Subscription Required. Please recommend JoVE to your librarian.
Disclosures
Çıkar çatışması ilan etti.
Acknowledgments
Bu yazının hazırlanmasındaki yardımlarından dolayı Dr Michael Wooten teşekkür ederim. Bu çalışma NIH 2RO1NS033661 (MWW) tarafından desteklenmiştir.
Materials
| Name | Company | Catalog Number | Comments |
| Rat Tail Collagen 1 | BD Biosciences | 354236 | |
| Poly-D-lysine Solution | Chemicon | A-003-E | |
| Hanks Balanced Salt Solution | Invitrogen | 14175-095 | |
| Trypsin Solution (1X) 0.25%, liquid | Invitrogen | 15050-065 | |
| NeuroBasal Medium (1X) liquid | Invitrogen | 21103-049 | |
| B27 Supplement (50X) liquid | Invitrogen | 17504-044 | |
| L-Glutamine 200 mM (100X) liquid | Invitrogen | 25030-149 | |
| Penicillin (10,000 units/ml) / Streptomycin (10,000 μg/ml) | Invitrogen | 15140-148 | |
| HI-Donor Horse Serum | Atlanta Biologicals | S12150H |
References
- Banker, G. A., Cowan, W. M. Rat hippocampal neurons in dispersed cell culture. Brain Res. 126, 397-442 (1977).
- Brewer, G. J. Serum-free B27/neurobasal medium supports differentiated growth of neurons from the striatum, substantia nigra, septum, cerebral cortex, cerebellum, and dentate gyrus. J. Neurosci. Res. 42, 674-683 (1995).
- Brewer, G. J. Isolation and culture of adult rat hippocampal neurons. J. Neurosci. Methods. 71, 143-155 (1997).
- Brewer, G. J., Torricelli, J. R., Evege, E. K., Price, P. J. Optimized survival of hippocampal neurons in B27-supplemented Neurobasal, a new serum-free medium combination. J. Neurosci. Res. 35, 567-576 (1993).
- Burwell, R. D., Saddoris, M. P., Bucci, D. J., Wiig, K. A. Corticohippocampal contributions to spatial and contextual learning. J. Neurosci. 24, 3826-3836 (2004).
- Gluck, M. A., Myers, C., Meeter, M. Cortico-hippocampal interaction and adaptive stimulus representation: a neurocomputational theory of associative learning and memory. Neural Netw. 18, 1265-1279 (2005).
- Kaech, S., Banker, G.
- Mao, L., Wang, J. Q. Gliogenesis in the striatum of the adult rat: alteration in neural progenitor population after psychostimulant exposure. Brain Res. Dev. Brain Res. 130, 41-51 (2001).
- Mao, L., Wang, J. Q. Upregulation of preprodynorphin and preproenkephalin mRNA expression by selective activation of group I metabotropic glutamate receptors in characterized primary cultures of rat striatal neurons. Brain Res. Mol. Brain Res. 86, 125-137 (2001).
- Oorschot, D. E. Effect of fluorodeoxyuridine on neurons and non-neuronal cells in cerebral explants. Exp. Brain Res. 78, 132-138 (1989).
- Price, P. J., Brewer, G. J. Serum -free media for neural cell cultures. Protocols for Neural Cell Culture. Federoff, S., Richardson, A. , Humana Press. (2001).
- Shen, J., Watanabe, S., Kaneko, A. Cell dissociation with papain reduces the density of cGMP-activated channels of the retinal rod. Jpn.
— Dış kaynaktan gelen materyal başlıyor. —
==> src/inc/fpm_pkg.sv <==
package fpm_pkg;
   // timing
   localparam int unsigned CLK_HZ         = 100_000_000;
   localparam int unsigned FAST_LIMIT_US  = 2000;
   localparam int unsigned FAST_LIMIT_CYC = FAST_LIMIT_US * (CLK_HZ / 1_000_000);
   // image length codes from master configuration
   localparam logic [1:0] LEN_EXT1  = 2'h0;
   localparam logic [1:0] LEN_EXT2  = 2'h1;
   localparam logic [1:0] LEN_BASIC = 2'h2;
   // last byte index of each image, last fast byte, first message byte
   localparam logic [4:0] LAST_EXT1  = 5'h1f;
   localparam logic [4:0] LAST_EXT2  = 5'h0b;
   localparam logic [4:0] LAST_BASIC = 5'h05;
   localparam logic [4:0] FAST_EXT1  = 5'h0f;
   localparam logic [4:0] FAST_EXT2  = 5'h03;
   localparam logic [4:0] MSG_EXT1   = 5'h10;
   localparam logic [4:0] MSG_EXT2   = 5'h04;
   // byte positions inside images
   localparam logic [4:0] B_OP   = 5'h00;
   localparam logic [4:0] B_FREQ = 5'h02;
   localparam logic [4:0] B_TRQ  = 5'h04;
   localparam logic [4:0] B_CUR1 = 5'h0c;
   // register offsets
   localparam logic [7:0] A_COMM   = 8'h00;
   localparam logic [7:0] A_DRIVE  = 8'h01;
   localparam logic [7:0] A_CMD    = 8'h02;
   localparam logic [7:0] A_STAT   = 8'h03;
   localparam logic [7:0] A_MASK   = 8'h04;
   localparam logic [7:0] A_ACTIVE = 8'h05;
   // comm settings fields
   localparam int unsigned F_CLR  = 8;
   localparam int unsigned F_MAP  = 9;
   localparam int unsigned F_IDX  = 10;
   localparam int unsigned F_CRST = 11;
   localparam int unsigned F_TEN  = 12;
   // drive settings fields
   localparam int unsigned F_CM  = 0;
   localparam int unsigned F_TF  = 3;
   localparam int unsigned F_RF  = 4;
   localparam int unsigned F_RN  = 7;
   localparam int unsigned F_EFS = 10;
   localparam int unsigned F_BER = 12;
   localparam int unsigned F_DSP = 14;
   // reset values
   localparam logic [15:0] COMM_RST  = 16'h0000;
   localparam logic [15:0] DRIVE_RST = 16'h1400;
   // setting values
   localparam logic [6:0] ADDR_MAX  = 7'h7d;
   localparam logic [2:0] SRC_NET   = 3'h3;
   localparam logic [2:0] CM_CLV    = 3'h3;
   localparam logic [2:0] CM_AOLVPM = 3'h6;
   localparam logic [2:0] CM_CLVPM  = 3'h7;
   localparam logic [1:0] ACT_ALARM = 2'h3;
   localparam logic [15:0] CUR_DIV  = 16'h000a;
   // status bits
   localparam int unsigned S_FRAME = 0;
   localparam int unsigned S_LEN   = 1;
   localparam int unsigned S_CLEAR = 2;
   localparam int unsigned S_BUS   = 3;
   localparam int unsigned S_EXT   = 4;
   localparam int unsigned S_ADDR  = 5;
   localparam int unsigned S_W     = 6;
endpackage

==> src/hw/fpm_mapper.sv <==
`timescale 1ns/1ps
`default_nettype none
// Summary of operation
// address 0 or above 125 lights error
// integrator keeps addresses unique, above 2
// bus clear zeroes or holds outputs
// conventional layout only when map is 1
// address, map, index size need power cycle
// initialise resets comm settings if enabled
// image is 32, 12 or 6 bytes
// split image into fast and message bytes
// fast data reaches drive within 2 ms
// master paces messages by handshake
// output image: command, frequency, torque, high first
// input image: status, speed, current, high first
// torque word gated by mode and enable
// current in 0.01 A or 0.1 A
// speed word follows display scaling
// network run and reference need source 3
// external fault method 3 only alarms
// bus error applies selected stop response
// reserved bytes ignored, returned as zero
module fpm_mapper #(
   parameter int unsigned FAST_LIMIT = fpm_pkg::FAST_LIMIT_CYC
) (
   // clock and reset
   input  wire logic        clk_i,
   input  wire logic        resetn_i,
   // register port
   input  wire logic [7:0]  reg_addr_i,
   input  wire logic [15:0] reg_wdata_i,
   input  wire logic        reg_we_i,
   input  wire logic        reg_re_i,
   output logic [15:0]      reg_rdata_o,
   // power supervisor
   input  wire logic        power_up_i,
   // fieldbus images
   input  wire logic [1:0]  img_len_i,
   input  wire logic        rx_valid_i,
   input  wire logic [7:0]  rx_byte_i,
   input  wire logic        rx_last_i,
   input  wire logic        clear_cmd_i,
   input  wire logic        tx_rd_i,
   input  wire logic [4:0]  tx_idx_i,
   output logic [7:0]       tx_byte_o,
   // register messages
   output logic             msg_valid_o,
   output logic [3:0]       msg_idx_o,
   output logic [7:0]       msg_byte_o,
   input  wire logic        rsp_we_i,
   input  wire logic [3:0]  rsp_idx_i,
   input  wire logic [7:0]  rsp_byte_i,
   // drive commands
   output logic [15:0]      op_cmd_o,
   output logic             net_run_en_o,
   output logic [15:0]      freq_ref_o,
   output logic             net_freq_en_o,
   output logic [15:0]      torque_ref_o,
   output logic             torque_ref_en_o,
   output logic [15:0]      torque_lim_o,
   output logic             torque_lim_en_o,
   // drive monitors
   input  wire logic [15:0] drive_status_i,
   input  wire logic [15:0] speed_freq_i,
   input  wire logic [15:0] speed_user_i,
   input  wire logic [15:0] current_i,
   input  wire logic        drive_large_i,
   // faults and indicators
   input  wire logic        ext_fault_i,
   input  wire logic        bus_err_i,
   output logic             stop_req_o,
   output logic [1:0]       stop_mode_o,
   output logic             alarm_o,
   output logic             err_led_o,
   output logic             irq_o
);
   // image geometry
   function automatic logic [4:0] last_of(input logic [1:0] len);
      case (len)
         fpm_pkg::LEN_EXT1:  last_of = fpm_pkg::LAST_EXT1;
         fpm_pkg::LEN_EXT2:  last_of = fpm_pkg::LAST_EXT2;
         default:            last_of = fpm_pkg::LAST_BASIC;
      endcase
   endfunction
   function automatic logic [4:0] msg_of(input logic [1:0] len);
      msg_of = (len == fpm_pkg::LEN_EXT1) ? fpm_pkg::MSG_EXT1 : fpm_pkg::MSG_EXT2;
   endfunction
   function automatic logic [15:0] put(input logic [15:0] w, input logic lo, input logic [7:0] b);
      put = lo ? {w[15:8], b} : {b, w[7:0]};
   endfunction
   function automatic logic [7:0] pick(input logic [15:0] w, input logic lo);
      pick = lo ? w[7:0] : w[15:8];
   endfunction

   // settings and status
   logic [15:0]          comm;
   logic [15:0]          drv;
   logic [fpm_pkg::S_W-1:0] stat;
   logic [fpm_pkg::S_W-1:0] mask;
   logic [15:0]          next_comm;
   logic [15:0]          next_drv;
   logic [fpm_pkg::S_W-1:0] next_stat;
   logic [fpm_pkg::S_W-1:0] next_mask;
   logic [15:0]          next_rdata;
   logic                 fault_clr;
   logic [fpm_pkg::S_W-1:0] evt;
   // power-up copies
   logic [6:0]           act_addr;
   logic                 act_map;
   logic                 act_idx;
   logic                 next_led;
   // frame parser
   logic [4:0]           rx_idx;
   logic [15:0]          stg_op;
   logic [15:0]          stg_freq;
   logic [15:0]          stg_trq;
   logic                 pend;
   logic [17:0]          wait_cnt;
   logic [15:0]          hold_op;
   logic [15:0]          hold_freq;
   logic [15:0]          hold_trq;
   logic [4:0]           next_rx_idx;
   logic [15:0]          next_stg_op;
   logic [15:0]          next_stg_freq;
   logic [15:0]          next_stg_trq;
   logic                 next_pend;
   logic [17:0]          next_wait;
   logic [15:0]          next_hold_op;
   logic [15:0]          next_hold_freq;
   logic [15:0]          next_hold_trq;
   logic                 next_msg_valid;
   logic [3:0]           next_msg_idx;
   logic                 len_ok;
   logic [4:0]           fast_last;
   logic [4:0]           msg_off;
   // answer image
   logic [7:0]           rsp_mem [16];
   logic [7:0]           next_tx;
   logic [15:0]          spd_word;
   logic [15:0]          cur_word;
   logic [4:0]           tx_rel;
   // torque gating and fault responses
   logic                 trq_use;
   logic                 trq_lim;
   logic [2:0]           cm;
   logic                 stop_b;
   logic                 stop_e;
   logic                 alm_b;
   logic                 alm_e;
   logic [1:0]           mode_b;
   logic [1:0]           mode_e;

   assign cm = drv[fpm_pkg::F_CM +: 3];

   // register writes, initialise, sticky status
   always_comb begin
      next_comm = comm;
      next_drv  = drv;
      next_mask = mask;
      next_stat = stat;
      fault_clr = 1'b0;
      if (reg_we_i) begin
         if (reg_addr_i == fpm_pkg::A_COMM) begin
            next_comm = reg_wdata_i;
         end else if (reg_addr_i == fpm_pkg::A_DRIVE) begin
            next_drv = reg_wdata_i;
         end else if (reg_addr_i == fpm_pkg::A_CMD) begin
            if (reg_wdata_i[0]) begin
               next_drv = fpm_pkg::DRIVE_RST;
               if (comm[fpm_pkg::F_CRST]) begin
                  next_comm = fpm_pkg::COMM_RST;
               end
            end
            fault_clr = reg_wdata_i[1];
         end else if (reg_addr_i == fpm_pkg::A_STAT) begin
            next_stat = stat & ~reg_wdata_i[fpm_pkg::S_W-1:0];
         end else if (reg_addr_i == fpm_pkg::A_MASK) begin
            next_mask = reg_wdata_i[fpm_pkg::S_W-1:0];
         end
      end
      next_stat = next_stat | evt;
   end

   // read data, one cycle after the strobe only
   always_comb begin
      next_rdata = 16'h0000;
      if (reg_re_i) begin
         if (reg_addr_i == fpm_pkg::A_COMM) begin
            next_rdata = comm;
         end else if (reg_addr_i == fpm_pkg::A_DRIVE) begin
            next_rdata = drv;
         end else if (reg_addr_i == fpm_pkg::A_STAT) begin
            next_rdata = {10'h000, stat};
         end else if (reg_addr_i == fpm_pkg::A_MASK) begin
            next_rdata = {10'h000, mask};
         end else if (reg_addr_i == fpm_pkg::A_ACTIVE) begin
            next_rdata = {stop_mode_o, alarm_o, stop_req_o, err_led_o, act_idx, act_map, 2'h0, act_addr};
         end
      end
   end

   always_ff @(posedge clk_i or negedge resetn_i) begin
      if (!resetn_i) begin
         comm        <= fpm_pkg::COMM_RST;
         drv         <= fpm_pkg::DRIVE_RST;
         stat        <= '0;
         mask        <= '0;
         reg_rdata_o <= 16'h0000;
         irq_o       <= 1'b0;
      end else begin
         comm        <= next_comm;
         drv         <= next_drv;
         stat        <= next_stat;
         mask        <= next_mask;
         reg_rdata_o <= next_rdata;
         irq_o       <= |(next_stat & next_mask);
      end
   end

   // settings copied only at power up
   assign next_led = (comm[6:0] == 7'h00) || (comm[6:0] > fpm_pkg::ADDR_MAX);
   always_ff @(posedge clk_i or negedge resetn_i) begin
      if (!resetn_i) begin
         act_addr  <= 7'h00;
         act_map   <= 1'b0;
         act_idx   <= 1'b0;
         err_led_o <= 1'b0;
      end else if (power_up_i) begin
         act_addr  <= comm[6:0];
         act_map   <= comm[fpm_pkg::F_MAP];
         act_idx   <= comm[fpm_pkg::F_IDX];
         err_led_o <= next_led;
      end
   end

   // events into status
   always_comb begin
      evt                 = '0;
      evt[fpm_pkg::S_CLEAR] = clear_cmd_i;
      evt[fpm_pkg::S_BUS]   = bus_err_i;
      evt[fpm_pkg::S_EXT]   = ext_fault_i;
      evt[fpm_pkg::S_ADDR]  = power_up_i & next_led;
      evt[fpm_pkg::S_FRAME] = rx_valid_i & rx_last_i & len_ok & act_map & (rx_idx == last_of(img_len_i));
      evt[fpm_pkg::S_LEN]   = rx_valid_i & ~len_ok;
      evt[fpm_pkg::S_LEN]   = evt[fpm_pkg::S_LEN] | (rx_valid_i & rx_last_i & (rx_idx != last_of(img_len_i)));
   end

   // image geometry for the configured length
   assign len_ok    = (img_len_i != 2'h3) && (rx_idx <= last_of(img_len_i));
   assign msg_off   = msg_of(img_len_i);
   assign fast_last = (img_len_i == fpm_pkg::LEN_EXT1) ? fpm_pkg::FAST_EXT1 :
                      (img_len_i == fpm_pkg::LEN_EXT2) ? fpm_pkg::FAST_EXT2 : fpm_pkg::LAST_BASIC;

   // output image parser and fast-data transfer
   always_comb begin
      next_rx_idx    = rx_idx;
      next_stg_op    = stg_op;
      next_stg_freq  = stg_freq;
      next_stg_trq   = stg_trq;
      next_pend      = pend;
      next_wait      = wait_cnt;
      next_hold_op   = hold_op;
      next_hold_freq = hold_freq;
      next_hold_trq  = hold_trq;
      next_msg_valid = 1'b0;
      next_msg_idx   = msg_idx_o;
      if (pend) begin
         next_wait = wait_cnt + 18'h00001;
      end
      if (rx_valid_i) begin
         next_rx_idx = rx_last_i ? 5'h00 : rx_idx + 5'h01;
         if (len_ok && act_map) begin
            if (rx_idx <= fast_last) begin
               if (rx_idx[4:1] == fpm_pkg::B_OP[4:1]) begin
                  next_stg_op = put(stg_op, rx_idx[0], rx_byte_i);
               end else if (rx_idx[4:1] == fpm_pkg::B_FREQ[4:1]) begin
                  next_stg_freq = put(stg_freq, rx_idx[0], rx_byte_i);
               end else if (rx_idx[4:1] == fpm_pkg::B_TRQ[4:1]) begin
                  next_stg_trq = put(stg_trq, rx_idx[0], rx_byte_i);
               end
               if (rx_idx == fast_last) begin
                  next_pend = 1'b1;
                  next_wait = 18'h00000;
               end
            end else begin
               next_msg_valid = 1'b1;
               next_msg_idx   = 4'(rx_idx - msg_off);
            end
         end
         if (rx_last_i && rx_idx != last_of(img_len_i)) begin
            next_pend = 1'b0;
         end
      end
      // frame end or deadline moves fast data to the drive
      if (next_pend && ((rx_valid_i && rx_last_i) || wait_cnt >= 18'(FAST_LIMIT - 1))) begin
         next_pend      = 1'b0;
         next_hold_op   = next_stg_op;
         next_hold_freq = next_stg_freq;
         if (img_len_i != fpm_pkg::LEN_EXT2) begin
            next_hold_trq = next_stg_trq;
         end
      end
      if (clear_cmd_i && !comm[fpm_pkg::F_CLR]) begin
         next_hold_op   = 16'h0000;
         next_hold_freq = 16'h0000;
         next_hold_trq  = 16'h0000;
         next_stg_op    = 16'h0000;
         next_stg_freq  = 16'h0000;
         next_stg_trq   = 16'h0000;
         next_pend      = 1'b0;
      end
   end

   always_ff @(posedge clk_i or negedge resetn_i) begin
      if (!resetn_i) begin
         rx_idx      <= 5'h00;
         stg_op      <= 16'h0000;
         stg_freq    <= 16'h0000;
         stg_trq     <= 16'h0000;
         pend        <= 1'b0;
         wait_cnt    <= 18'h00000;
         hold_op     <= 16'h0000;
         hold_freq   <= 16'h0000;
         hold_trq    <= 16'h0000;
         msg_valid_o <= 1'b0;
         msg_idx_o   <= 4'h0;
         msg_byte_o  <= 8'h00;
      end else begin
         rx_idx      <= next_rx_idx;
         stg_op      <= next_stg_op;
         stg_freq    <= next_stg_freq;
         stg_trq     <= next_stg_trq;
         pend        <= next_pend;
         wait_cnt    <= next_wait;
         hold_op     <= next_hold_op;
         hold_freq   <= next_hold_freq;
         hold_trq    <= next_hold_trq;
         msg_valid_o <= next_msg_valid;
         msg_idx_o   <= next_msg_idx;
         msg_byte_o  <= rx_byte_i;
      end
   end

   // gating of network words toward the drive
   assign trq_use = (cm == fpm_pkg::CM_CLV || cm == fpm_pkg::CM_AOLVPM || cm == fpm_pkg::CM_CLVPM) &&
                    comm[fpm_pkg::F_TEN];
   assign trq_lim = !drv[fpm_pkg::F_TF] || (cm == fpm_pkg::CM_CLVPM);
   always_ff @(posedge clk_i or negedge resetn_i) begin
      if (!resetn_i) begin
         op_cmd_o        <= 16'h0000;
         net_run_en_o    <= 1'b0;
         freq_ref_o      <= 16'h0000;
         net_freq_en_o   <= 1'b0;
         torque_ref_o    <= 16'h0000;
         torque_ref_en_o <= 1'b0;
         torque_lim_o    <= 16'h0000;
         torque_lim_en_o <= 1'b0;
      end else begin
         net_run_en_o    <= drv[fpm_pkg::F_RN +: 3] == fpm_pkg::SRC_NET;
         op_cmd_o        <= (drv[fpm_pkg::F_RN +: 3] == fpm_pkg::SRC_NET) ? hold_op : 16'h0000;
         net_freq_en_o   <= drv[fpm_pkg::F_RF +: 3] == fpm_pkg::SRC_NET;
         freq_ref_o      <= (drv[fpm_pkg::F_RF +: 3] == fpm_pkg::SRC_NET) ? hold_freq : 16'h0000;
         torque_ref_en_o <= trq_use && !trq_lim;
         torque_ref_o    <= (trq_use && !trq_lim) ? hold_trq : 16'h0000;
         torque_lim_en_o <= trq_use && trq_lim;
         torque_lim_o    <= (trq_use && trq_lim) ? hold_trq : 16'h0000;
      end
   end

   // reply bytes for register messages
   always_ff @(posedge clk_i) begin
      if (rsp_we_i) begin
         rsp_mem[rsp_idx_i] <= rsp_byte_i;
      end
   end

   // input image byte selection
   assign spd_word = drv[fpm_pkg::F_DSP] ? speed_user_i : speed_freq_i;
   assign cur_word = drive_large_i ? current_i / fpm_pkg::CUR_DIV : current_i;
   assign tx_rel   = tx_idx_i - msg_off;
   always_comb begin
      next_tx = 8'h00;
      if (tx_rd_i && tx_idx_i <= last_of(img_len_i) && img_len_i != 2'h3 && act_map) begin
         if (tx_idx_i[4:1] == fpm_pkg::B_OP[4:1]) begin
            next_tx = pick(drive_status_i, tx_idx_i[0]);
         end else if (tx_idx_i[4:1] == fpm_pkg::B_FREQ[4:1]) begin
            next_tx = pick(spd_word, tx_idx_i[0]);
         end else if (img_len_i == fpm_pkg::LEN_BASIC && tx_idx_i[4:1] == fpm_pkg::B_TRQ[4:1]) begin
            next_tx = pick(cur_word, tx_idx_i[0]);
         end else if (img_len_i == fpm_pkg::LEN_EXT1 && tx_idx_i[4:1] == fpm_pkg::B_CUR1[4:1]) begin
            next_tx = pick(cur_word, tx_idx_i[0]);
         end else if (img_len_i != fpm_pkg::LEN_BASIC && tx_idx_i >= msg_off) begin
            next_tx = rsp_mem[tx_rel[3:0]];
         end
      end
   end

   always_ff @(posedge clk_i or negedge resetn_i) begin
      if (!resetn_i) begin
         tx_byte_o <= 8'h00;
      end else begin
         tx_byte_o <= next_tx;
      end
   end

   // stop responses to bus error and external fault
   fpm_fault_resp u_bus (
      .clk_i    (clk_i),
      .resetn_i (resetn_i),
      .evt_i    (bus_err_i),
      .method_i (drv[fpm_pkg::F_BER +: 2]),
      .clear_i  (fault_clr),
      .stop_o   (stop_b),
      .alarm_o  (alm_b),
      .mode_o   (mode_b)
   );
   fpm_fault_resp u_ext (
      .clk_i    (clk_i),
      .resetn_i (resetn_i),
      .evt_i    (ext_fault_i),
      .method_i (drv[fpm_pkg::F_EFS +: 2]),
      .clear_i  (fault_clr),
      .stop_o   (stop_e),
      .alarm_o  (alm_e),
      .mode_o   (mode_e)
   );

   // combined stop request, bus error mode first
   always_ff @(posedge clk_i or negedge resetn_i) begin
      if (!resetn_i) begin
         stop_req_o  <= 1'b0;
         stop_mode_o <= 2'h0;
         alarm_o     <= 1'b0;
      end else begin
         stop_req_o  <= stop_b | stop_e;
         stop_mode_o <= stop_b ? mode_b : mode_e;
         alarm_o     <= alm_b | alm_e;
      end
   end
endmodule
`default_nettype wire

==> src/hw/fpm_fault_resp.sv <==
`timescale 1ns/1ps
`default_nettype none
module fpm_fault_resp (
   // clock and reset
   input  wire logic       clk_i,
   input  wire logic       resetn_i,
   // event and response choice
   input  wire logic       evt_i,
   input  wire logic [1:0] method_i,
   input  wire logic       clear_i,
   // response
   output logic            stop_o,
   output logic            alarm_o,
   output logic [1:0]      mode_o
);
   logic       next_stop;
   logic       next_alarm;
   logic [1:0] next_mode;

   // alarm-only keeps running, other methods latch a stop
   always_comb begin
      next_stop  = stop_o;
      next_alarm = alarm_o;
      next_mode  = mode_o;
      if (clear_i) begin
         next_stop  = 1'b0;
         next_alarm = 1'b0;
      end
      if (evt_i) begin
         if (method_i == fpm_pkg::ACT_ALARM) begin
            next_alarm = 1'b1;
         end else if (!stop_o || clear_i) begin
            next_stop = 1'b1;
            next_mode = method_i;
         end
      end
   end

   // response state
   always_ff @(posedge clk_i or negedge resetn_i) begin
      if (!resetn_i) begin
         stop_o  <= 1'b0;
         alarm_o <= 1'b0;
         mode_o  <= 2'h0;
      end else begin
         stop_o  <= next_stop;
         alarm_o <= next_alarm;
         mode_o  <= next_mode;
      end
   end
endmodule
`default_nettype wire

==> config.mk <==
export PLATFORM = sky130hd
export DESIGN_NAME = fpm_mapper
export DESIGN_NICKNAME = d
export VERILOG_FILES = /design/src/inc/fpm_pkg.sv /design/src/hw/fpm_mapper.sv /design/src/hw/fpm_fault_resp.sv
export SDC_FILE = /design/constraint.sdc
export NUM_CORES = 1
export LEC_CHECK = 0
export ABC_AREA = 1
export ABC_CLOCK_PERIOD_IN_PS = 4610
export BUFFER_PORTS_ARGS = -buffer_cell sky130_fd_sc_hd__buf_2
export CAP_MARGIN = 20
export CORE_MARGIN = 10
export CORE_UTILIZATION = 38
export DETAILED_ROUTE_END_ITERATION = 16
export PLACE_DENSITY = 0.52
export SLEW_MARGIN = 30
export SYNTH_ARGS = -nofsm -noshare
export SYNTH_HDL_FRONTEND = slang
export SYNTH_SLANG_ARGS = --single-unit
==> constraint.sdc <==
create_clock -name clk_i -period 4.61 [get_ports clk_i]
set_clock_uncertainty 0.2 [all_clocks]
set_input_delay 0.461 -clock clk_i [delete_from_list [all_inputs] [get_ports clk_i]]
set_output_delay 0.461 -clock clk_i [all_outputs]
set_load 0.005 [all_outputs]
J. Physiol. 45, 151-164 (1995).
- Stratmann, G., Sall, J. W., May, L. D., Loepke, A. W., Lee, M. T. Beyond anesthetic properties: The effects of isoflurane on brain cell death, neurogenesis and long-term neurocognitive function. Anesthesia and Analgesia. 110, 431-437 (2009).
- Wallace, T. L., Johnson, E. M. Cytosine arabinoside kills postmitotic neurons: evidence that deoxycytidine may have a role in neuronal survival that is independent of DNA synthesis. J. Neurosci. 9, 115-124 (1989).